Marcia by John Steptoe 1976


I always enjoyed John Steptoe's beautifully illustrated picture books for their realistic slice of life portraits of inner city kids. I had no idea that he also wrote a young adult novel until I came across this one at the library. This very short novel (less than 80 pages), written in the voice of a 14 year old black girl, is as authentic as it gets. It is written in a beautiful, but very particular dialect and illustrated with portraits of the characters involved. The story concerns Marcia and her family and friends which mostly revolves around the decision of whether or not to have sex with her boyfriend. Steptoe is far from being preachy and the reader is left with a story full of dignity and pride. This is just the sort of daring book that was an excellent product of it's time...and so rare to find something similar or comparable this decade.
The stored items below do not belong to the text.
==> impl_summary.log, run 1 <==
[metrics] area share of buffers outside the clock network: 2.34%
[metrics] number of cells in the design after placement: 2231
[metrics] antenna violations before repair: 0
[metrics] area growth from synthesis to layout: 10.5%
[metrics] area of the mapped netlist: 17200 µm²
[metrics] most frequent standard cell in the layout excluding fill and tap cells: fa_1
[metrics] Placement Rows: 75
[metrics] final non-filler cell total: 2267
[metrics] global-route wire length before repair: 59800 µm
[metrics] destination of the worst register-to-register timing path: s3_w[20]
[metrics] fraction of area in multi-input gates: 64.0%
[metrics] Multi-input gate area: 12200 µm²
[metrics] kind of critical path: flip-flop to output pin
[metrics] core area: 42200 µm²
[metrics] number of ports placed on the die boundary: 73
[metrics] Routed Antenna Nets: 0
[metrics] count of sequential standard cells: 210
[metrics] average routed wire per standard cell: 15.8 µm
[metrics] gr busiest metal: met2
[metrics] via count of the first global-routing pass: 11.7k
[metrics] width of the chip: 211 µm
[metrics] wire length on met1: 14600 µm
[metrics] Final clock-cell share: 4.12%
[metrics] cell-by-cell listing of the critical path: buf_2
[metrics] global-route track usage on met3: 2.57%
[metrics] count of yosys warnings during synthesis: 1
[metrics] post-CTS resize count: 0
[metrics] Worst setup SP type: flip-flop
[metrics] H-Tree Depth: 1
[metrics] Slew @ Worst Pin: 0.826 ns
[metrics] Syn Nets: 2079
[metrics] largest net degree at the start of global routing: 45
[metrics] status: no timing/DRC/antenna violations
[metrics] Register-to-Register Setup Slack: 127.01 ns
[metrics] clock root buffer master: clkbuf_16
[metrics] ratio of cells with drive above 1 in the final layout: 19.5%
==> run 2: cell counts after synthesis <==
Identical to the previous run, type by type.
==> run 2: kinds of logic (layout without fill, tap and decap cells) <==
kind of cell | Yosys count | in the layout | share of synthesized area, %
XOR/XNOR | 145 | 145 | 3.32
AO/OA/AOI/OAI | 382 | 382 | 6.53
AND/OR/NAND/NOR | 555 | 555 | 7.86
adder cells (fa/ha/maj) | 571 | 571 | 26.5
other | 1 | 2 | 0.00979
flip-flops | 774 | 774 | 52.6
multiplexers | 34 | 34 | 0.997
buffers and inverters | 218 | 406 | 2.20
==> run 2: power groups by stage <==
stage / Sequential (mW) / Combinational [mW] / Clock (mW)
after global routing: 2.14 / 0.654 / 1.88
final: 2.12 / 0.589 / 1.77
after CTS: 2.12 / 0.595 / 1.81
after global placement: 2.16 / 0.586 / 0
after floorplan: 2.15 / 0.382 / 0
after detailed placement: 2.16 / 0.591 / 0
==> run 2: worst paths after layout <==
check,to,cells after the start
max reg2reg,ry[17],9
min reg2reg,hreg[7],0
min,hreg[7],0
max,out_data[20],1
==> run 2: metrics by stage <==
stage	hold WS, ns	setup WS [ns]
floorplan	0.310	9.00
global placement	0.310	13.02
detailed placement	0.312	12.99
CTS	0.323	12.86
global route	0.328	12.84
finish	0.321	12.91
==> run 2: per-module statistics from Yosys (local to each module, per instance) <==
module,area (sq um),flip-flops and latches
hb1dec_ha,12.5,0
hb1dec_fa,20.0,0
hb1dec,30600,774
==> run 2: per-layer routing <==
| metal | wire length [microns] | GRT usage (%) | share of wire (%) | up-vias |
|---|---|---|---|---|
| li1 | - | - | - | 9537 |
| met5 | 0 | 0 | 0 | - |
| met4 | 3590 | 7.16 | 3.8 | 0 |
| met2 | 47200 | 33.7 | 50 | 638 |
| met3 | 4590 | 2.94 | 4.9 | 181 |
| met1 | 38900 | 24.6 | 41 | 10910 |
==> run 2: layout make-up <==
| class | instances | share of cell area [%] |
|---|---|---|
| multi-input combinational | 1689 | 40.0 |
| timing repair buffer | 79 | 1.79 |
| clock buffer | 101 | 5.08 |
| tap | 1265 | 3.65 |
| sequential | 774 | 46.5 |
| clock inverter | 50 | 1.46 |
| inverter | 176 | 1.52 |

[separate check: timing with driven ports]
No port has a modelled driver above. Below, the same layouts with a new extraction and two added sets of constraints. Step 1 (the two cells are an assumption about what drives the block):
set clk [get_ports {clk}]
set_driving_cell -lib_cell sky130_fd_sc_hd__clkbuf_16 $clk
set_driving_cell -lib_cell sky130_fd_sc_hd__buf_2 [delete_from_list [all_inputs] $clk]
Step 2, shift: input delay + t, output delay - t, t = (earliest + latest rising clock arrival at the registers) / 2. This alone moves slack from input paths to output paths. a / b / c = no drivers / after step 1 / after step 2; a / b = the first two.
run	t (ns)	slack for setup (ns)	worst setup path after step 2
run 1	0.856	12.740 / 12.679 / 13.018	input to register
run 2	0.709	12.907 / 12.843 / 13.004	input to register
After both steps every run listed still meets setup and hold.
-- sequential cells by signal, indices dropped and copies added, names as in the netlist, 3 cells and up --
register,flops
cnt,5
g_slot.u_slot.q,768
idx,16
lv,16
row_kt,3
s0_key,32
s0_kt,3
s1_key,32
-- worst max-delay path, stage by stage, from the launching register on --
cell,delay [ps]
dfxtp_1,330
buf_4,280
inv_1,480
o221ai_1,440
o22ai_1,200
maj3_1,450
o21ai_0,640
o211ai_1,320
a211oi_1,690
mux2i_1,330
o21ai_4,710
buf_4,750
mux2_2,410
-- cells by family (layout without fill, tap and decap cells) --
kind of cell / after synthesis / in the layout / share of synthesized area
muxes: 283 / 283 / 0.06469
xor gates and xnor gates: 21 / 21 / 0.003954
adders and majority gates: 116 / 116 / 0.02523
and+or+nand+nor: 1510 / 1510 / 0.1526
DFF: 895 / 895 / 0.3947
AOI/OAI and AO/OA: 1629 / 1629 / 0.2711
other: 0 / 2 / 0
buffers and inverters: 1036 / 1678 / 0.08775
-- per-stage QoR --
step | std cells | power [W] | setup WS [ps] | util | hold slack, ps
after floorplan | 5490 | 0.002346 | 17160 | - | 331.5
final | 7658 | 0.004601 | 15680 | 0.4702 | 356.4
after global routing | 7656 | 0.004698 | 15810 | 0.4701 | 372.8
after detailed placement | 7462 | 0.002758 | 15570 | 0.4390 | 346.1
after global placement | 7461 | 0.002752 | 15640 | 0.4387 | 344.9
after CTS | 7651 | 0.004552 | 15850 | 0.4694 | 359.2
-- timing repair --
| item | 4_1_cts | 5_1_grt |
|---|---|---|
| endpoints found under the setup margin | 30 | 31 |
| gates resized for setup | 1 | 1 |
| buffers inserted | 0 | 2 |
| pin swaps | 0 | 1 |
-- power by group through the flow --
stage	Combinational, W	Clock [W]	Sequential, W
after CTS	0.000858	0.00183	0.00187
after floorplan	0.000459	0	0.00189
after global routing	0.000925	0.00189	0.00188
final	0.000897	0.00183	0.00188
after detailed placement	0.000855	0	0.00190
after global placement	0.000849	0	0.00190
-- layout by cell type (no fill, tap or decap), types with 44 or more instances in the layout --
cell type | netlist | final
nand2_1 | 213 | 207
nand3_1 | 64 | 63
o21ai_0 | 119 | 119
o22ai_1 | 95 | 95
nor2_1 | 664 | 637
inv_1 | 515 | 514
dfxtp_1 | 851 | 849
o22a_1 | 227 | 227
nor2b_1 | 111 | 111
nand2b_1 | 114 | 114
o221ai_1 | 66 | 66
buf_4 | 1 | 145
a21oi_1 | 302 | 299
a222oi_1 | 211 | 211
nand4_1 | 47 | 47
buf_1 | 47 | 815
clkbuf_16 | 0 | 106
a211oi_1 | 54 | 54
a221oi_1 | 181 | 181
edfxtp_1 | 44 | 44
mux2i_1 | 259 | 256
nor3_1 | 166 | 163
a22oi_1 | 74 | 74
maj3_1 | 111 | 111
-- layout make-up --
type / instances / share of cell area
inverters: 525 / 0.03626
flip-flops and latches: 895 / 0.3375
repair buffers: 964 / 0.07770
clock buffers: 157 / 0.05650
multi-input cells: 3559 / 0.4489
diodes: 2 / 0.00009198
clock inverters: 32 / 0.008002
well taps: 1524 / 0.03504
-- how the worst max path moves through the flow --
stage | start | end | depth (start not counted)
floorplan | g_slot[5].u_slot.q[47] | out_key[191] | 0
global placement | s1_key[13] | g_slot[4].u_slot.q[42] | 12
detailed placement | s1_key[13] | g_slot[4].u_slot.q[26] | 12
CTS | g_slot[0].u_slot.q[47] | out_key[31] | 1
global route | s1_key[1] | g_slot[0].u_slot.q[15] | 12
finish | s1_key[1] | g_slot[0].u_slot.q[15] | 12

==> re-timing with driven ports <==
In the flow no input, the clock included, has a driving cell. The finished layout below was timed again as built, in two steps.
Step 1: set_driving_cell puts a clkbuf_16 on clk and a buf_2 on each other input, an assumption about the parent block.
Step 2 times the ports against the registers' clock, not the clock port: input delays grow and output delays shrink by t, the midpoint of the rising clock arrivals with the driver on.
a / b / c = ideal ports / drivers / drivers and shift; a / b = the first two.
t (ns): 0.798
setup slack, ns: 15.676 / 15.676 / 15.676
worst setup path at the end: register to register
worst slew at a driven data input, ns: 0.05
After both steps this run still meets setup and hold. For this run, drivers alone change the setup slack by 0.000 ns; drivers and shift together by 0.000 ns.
Background: an optimization exercise with open tools, aiming at small area and a short achievable clock period. Do not read the settings as production practice.
Function not checked in this run: the RTL went through the layout flow alone.

==> config.mk <==
export PLATFORM = sky130hd
export DESIGN_NAME = lmcol
export DESIGN_NICKNAME = lmcol
export VERILOG_FILES = /design/flow/design.v
export SDC_FILE = /design/flow/constraint.sdc
export NUM_CORES = 4
export LEC_CHECK = 0
export CAP_MARGIN = 20
export CORE_MARGIN = 2
export CORE_UTILIZATION = 40
export PLACE_DENSITY = 0.6
export SLEW_MARGIN = 20
==> constraint.sdc <==
create_clock -name core_clock -period 30.0 [get_ports {clk}]
set_input_delay 6.0000 -clock core_clock [delete_from_list [all_inputs] [get_ports {clk}]]
set_output_delay 6.0000 -clock core_clock [all_outputs]
set_load 0.01 [all_outputs]
==> design.v <==
module lmcol_cell (
    input  wire [7:0] a,
    input  wire [7:0] b,
    input  wire       on,
    output wire       live,
    output wire       nr,
    output wire       s,
    output wire [7:0] q
);
    wire a_nz = |a[6:0];                  
    wire b_nz = |b[6:0];
    assign nr   = on & ((a[7] & ~a_nz) | (b[7] & ~b_nz));
    assign live = on & a_nz & b_nz;
    assign s    = a[7] ^ b[7];
    assign q    = {1'b0, a[6:0]} + {1'b0, b[6:0]};
endmodule
module lmcol_max16 (
    input  wire [111:0] key,            
    output wire [5:0]   mx
);
    reg [6:0] t [0:30];
    integer i;
    always @* begin
        for (i = 0; i < 16; i = i + 1)
            t[i] = key[7*i +: 7];
        for (i = 0; i < 15; i = i + 1)
            t[16+i] = (t[2*i] > t[2*i+1]) ? t[2*i] : t[2*i+1];
    end
    assign mx = t[30][5:0];
endmodule
module lmcol_term (
    input  wire       live,
    input  wire       s,
    input  wire [1:0] k,
    input  wire [6:0] sh,
    output wire [37:0] t
);
    reg [11:0] d;
    always @* begin
        case (k)
            2'd0:    d = 12'd2048;
            2'd1:    d = 12'd2435;
            2'd2:    d = 12'd2896;
            default: d = 12'd3444;
        endcase
    end
    wire signed [12:0] v  = s ? -$signed({1'b0, d}) : $signed({1'b0, d});
    wire signed [37:0] w  = {v, 25'd0};
    wire signed [37:0] al = w >>> sh;
    wire        [37:0] tv = live ? al : 38'd0;
    assign t = {~tv[37], tv[36:0]};
endmodule
module lmcol_csa16 (
    input  wire [607:0] in,             
    output wire [39:0]  x,
    output wire [39:0]  y
);
    function [79:0] fa;                 
        input [39:0] a, b, c;
        begin
            fa[39:0]  = a ^ b ^ c;
            fa[79:40] = {((a & b) | (a & c) | (b & c)), 1'b0};
        end
    endfunction
    wire [39:0] o [0:15];
    genvar gi;
    generate
        for (gi = 0; gi < 16; gi = gi + 1) begin : g_in
            assign o[gi] = {2'b00, in[38*gi +: 38]};
        end
    endgenerate
    wire [79:0] a0 = fa(o[0], o[1], o[2]);
    wire [79:0] a1 = fa(o[3], o[4], o[5]);
    wire [79:0] a2 = fa(o[6], o[7], o[8]);
    wire [79:0] a3 = fa(o[9], o[10], o[11]);
    wire [79:0] a4 = fa(o[12], o[13], o[14]);
    wire [79:0] b0 = fa(a0[39:0], a0[79:40], a1[39:0]);
    wire [79:0] b1 = fa(a1[79:40], a2[39:0], a2[79:40]);
    wire [79:0] b2 = fa(a3[39:0], a3[79:40], a4[39:0]);
    wire [79:0] c0 = fa(b0[39:0], b0[79:40], b1[39:0]);
    wire [79:0] c1 = fa(b1[79:40], b2[39:0], b2[79:40]);
    wire [79:0] d0 = fa(c0[39:0], c0[79:40], c1[39:0]);
    wire [79:0] d1 = fa(c1[79:40], a4[79:40], o[15]);
    wire [79:0] e0 = fa(d0[39:0], d0[79:40], d1[39:0]);
    wire [79:0] f0 = fa(e0[39:0], e0[79:40], d1[79:40]);
    assign x = f0[39:0];
    assign y = f0[79:40];
endmodule
module lmcol_gnorm (
    input  wire [39:0] g,
    output wire [39:0] gn,
    output wire [5:0]  lz,
    output wire        gz
);
    wire [38:0] v = g[39:1] ^ g[38:0];     
    wire [6:0]  c;
    lmcol_lzc64 u_lzc (.x({v, 25'd1}), .n(c));    
    assign lz = c[5:0];
    assign gn = g << c[5:0];
    assign gz = (g == 40'd0);
endmodule
module lmcol_lzc64 (
    input  wire [63:0] x,
    output wire [6:0]  n
);
    wire [63:0]  z0 = ~x;
    wire [31:0]  z1;  wire [31:0]  c1;         
    wire [15:0]  z2;  wire [31:0]  c2;         
    wire [7:0]   z3;  wire [23:0]  c3;         
    wire [3:0]   z4;  wire [15:0]  c4;         
    wire [1:0]   z5;  wire [9:0]   c5;         
    wire         z6;  wire [5:0]   c6;
    genvar i;
    generate
        for (i = 0; i < 32; i = i + 1) begin : l1
            assign z1[i] = z0[2*i+1] & z0[2*i];
            assign c1[i] = z0[2*i+1];
        end
        for (i = 0; i < 16; i = i + 1) begin : l2
            assign z2[i] = z1[2*i+1] & z1[2*i];
            assign c2[2*i +: 2] = z1[2*i+1] ? {1'b1, c1[2*i]} : {1'b0, c1[2*i+1]};
        end
        for (i = 0; i < 8; i = i + 1) begin : l3
            assign z3[i] = z2[2*i+1] & z2[2*i];
            assign c3[3*i +: 3] = z2[2*i+1] ? {1'b1, c2[2*(2*i) +: 2]} : {1'b0, c2[2*(2*i+1) +: 2]};
        end
        for (i = 0; i < 4; i = i + 1) begin : l4
            assign z4[i] = z3[2*i+1] & z3[2*i];
            assign c4[4*i +: 4] = z3[2*i+1] ? {1'b1, c3[3*(2*i) +: 3]} : {1'b0, c3[3*(2*i+1) +: 3]};
        end
        for (i = 0; i < 2; i = i + 1) begin : l5
            assign z5[i] = z4[2*i+1] & z4[2*i];
            assign c5[5*i +: 5] = z4[2*i+1] ? {1'b1, c4[4*(2*i) +: 4]} : {1'b0, c4[4*(2*i+1) +: 4]};
        end
    endgenerate
    assign z6 = z5[1] & z5[0];
    assign c6 = z5[1] ? {1'b1, c5[4:0]} : {1'b0, c5[9:5]};
    assign n  = z6 ? 7'd64 : {1'b0, c6};
endmodule
module lmcol_tally (
    input  wire              t_nr,
    input  wire              t_satf,
    input  wire [7:0]        t_x,
    input  wire [39:0]       t_m,
    input  wire              t_z,       
    input  wire              g_nr,
    input  wire [39:0]       g_n,
    input  wire signed [10:0] g_t,      
    input  wire [7:0]        g_z86,     
    output reg               n_nr,
    output reg               n_satf,
    output reg  [7:0]        n_x,
    output reg  [39:0]       n_m,
    output reg               n_z
);
    wire [7:0]         t_xe = t_z ? 8'd0 : t_x;
    wire signed [11:0] tx2 = {4'd0, t_xe} + 12'sd2;
    wire signed [11:0] du  = tx2 - {g_t[10], g_t};
    wire signed [11:0] ndu = {g_t[10], g_t} - tx2;
    wire               swp = du[11];             
    wire [11:0]        dda = swp ? ndu : du;
    wire [5:0]         dd  = (|dda[11:6]) ? 6'd63 : dda[5:0];
    wire [39:0]        opa = swp ? g_n : t_m;
    wire [39:0]        opb = swp ? t_m : g_n;
    wire signed [11:0] tmax = swp ? {g_t[10], g_t} : tx2;    
    reg [41:0] bs;
    reg        stk;
    always @* begin
        bs  = {opb[39], opb, 1'b0};
        stk = 1'b0;
        if (dd[5]) begin stk = stk | (|bs[31:0]); bs = {{32{bs[41]}}, bs[41:32]}; end
        if (dd[4]) begin stk = stk | (|bs[15:0]); bs = {{16{bs[41]}}, bs[41:16]}; end
        if (dd[3]) begin stk = stk | (|bs[7:0]);  bs = {{8{bs[41]}},  bs[41:8]};  end
        if (dd[2]) begin stk = stk | (|bs[3:0]);  bs = {{4{bs[41]}},  bs[41:4]};  end
        if (dd[1]) begin stk = stk | (|bs[1:0]);  bs = {{2{bs[41]}},  bs[41:2]};  end
        if (dd[0]) begin stk = stk | bs[0];       bs = {bs[41],       bs[41:1]};  end
    end
    wire [42:0] s = {opa[39], opa, 2'b00} + {bs, stk};
    wire [41:0] v = s[42:1] ^ s[41:0];
    wire [63:0] mk = (tmax > 12'sd42) ? 64'd0 : (64'd1 << (12'sd42 - tmax));   
    wire [63:0] lzin = {v | mk[41:0], 22'd0};
    wire [6:0]  lzc;
    lmcol_lzc64 u_lzc (.x(lzin), .n(lzc));
    wire [5:0]  t  = (lzc > 7'd42) ? 6'd43 : (lzc[5:0] + 6'd1);    
    wire [43:0] sl = {s[42], s} << t;
    wire [39:0] mm = sl[43:4];
    wire signed [11:0] xx = tmax - $signed({6'd0, t});            
    wire [41:0] mono = ~s[41:0] | s[42:1];
    wire        negp = s[42] & (&mono);
    wire        fix  = negp & ~mm[38];
    wire signed [11:0] xf = xx + {11'd0, fix};
    wire [39:0] mf = fix ? {2'b11, 38'd0} : mm;
    wire        sz = (s == 43'd0);
    wire        sat = (xf > 12'sd255);
    always @* begin
        n_nr   = t_nr;
        n_satf = t_satf;
        n_x    = t_x;
        n_m    = t_m;
        n_z    = t_z;
        if (t_nr || g_nr) begin
            n_nr = 1'b1;
        end else if (t_satf) begin
        end else if (sz) begin
            n_x = (t_xe > 8'd80 && (t_xe - 8'd80) > g_z86) ? (t_xe - 8'd80) : g_z86;
            n_m = 40'd0;
            n_z = 1'b1;
        end else if (sat) begin
            n_satf = 1'b1;
            n_z    = 1'b0;
            n_x    = 8'd255;
            n_m    = s[42] ? {20'h80000, 20'h00000} : {20'h7FFFF, 20'h00000};
        end else begin
            n_x = xf[7:0];
            n_m = mf;
            n_z = 1'b0;
        end
    end
endmodule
Some other things I'm reading lately:

A Girl Called Al and I Know You Al. By Constance C. Greene and illustrated by Byron Barton.
The first two in a series of books about Al and her best friend. Two sassy twelve year olds make friends with the superintendent of their apartment building. Al's parents are divorced, she longs to meet her father. The kids get their period and are curious about sex and marriage. It's all done with a great sens of humor. Lots of charm and lighthearted realism in these. The illustrations by Byron Barton fit the mood exactly.

Tight Times by Barbara Shook Hazen and Trina Schart Hyman is an incredible picture book about growing up poor and sticking it out with your family in rough times.

The Chalk Box Kid by Clyde Robert Bulla is another one of those sensitive realistic stories for young readers that resonates with messages about art, getting bullied, and struggling through tough times.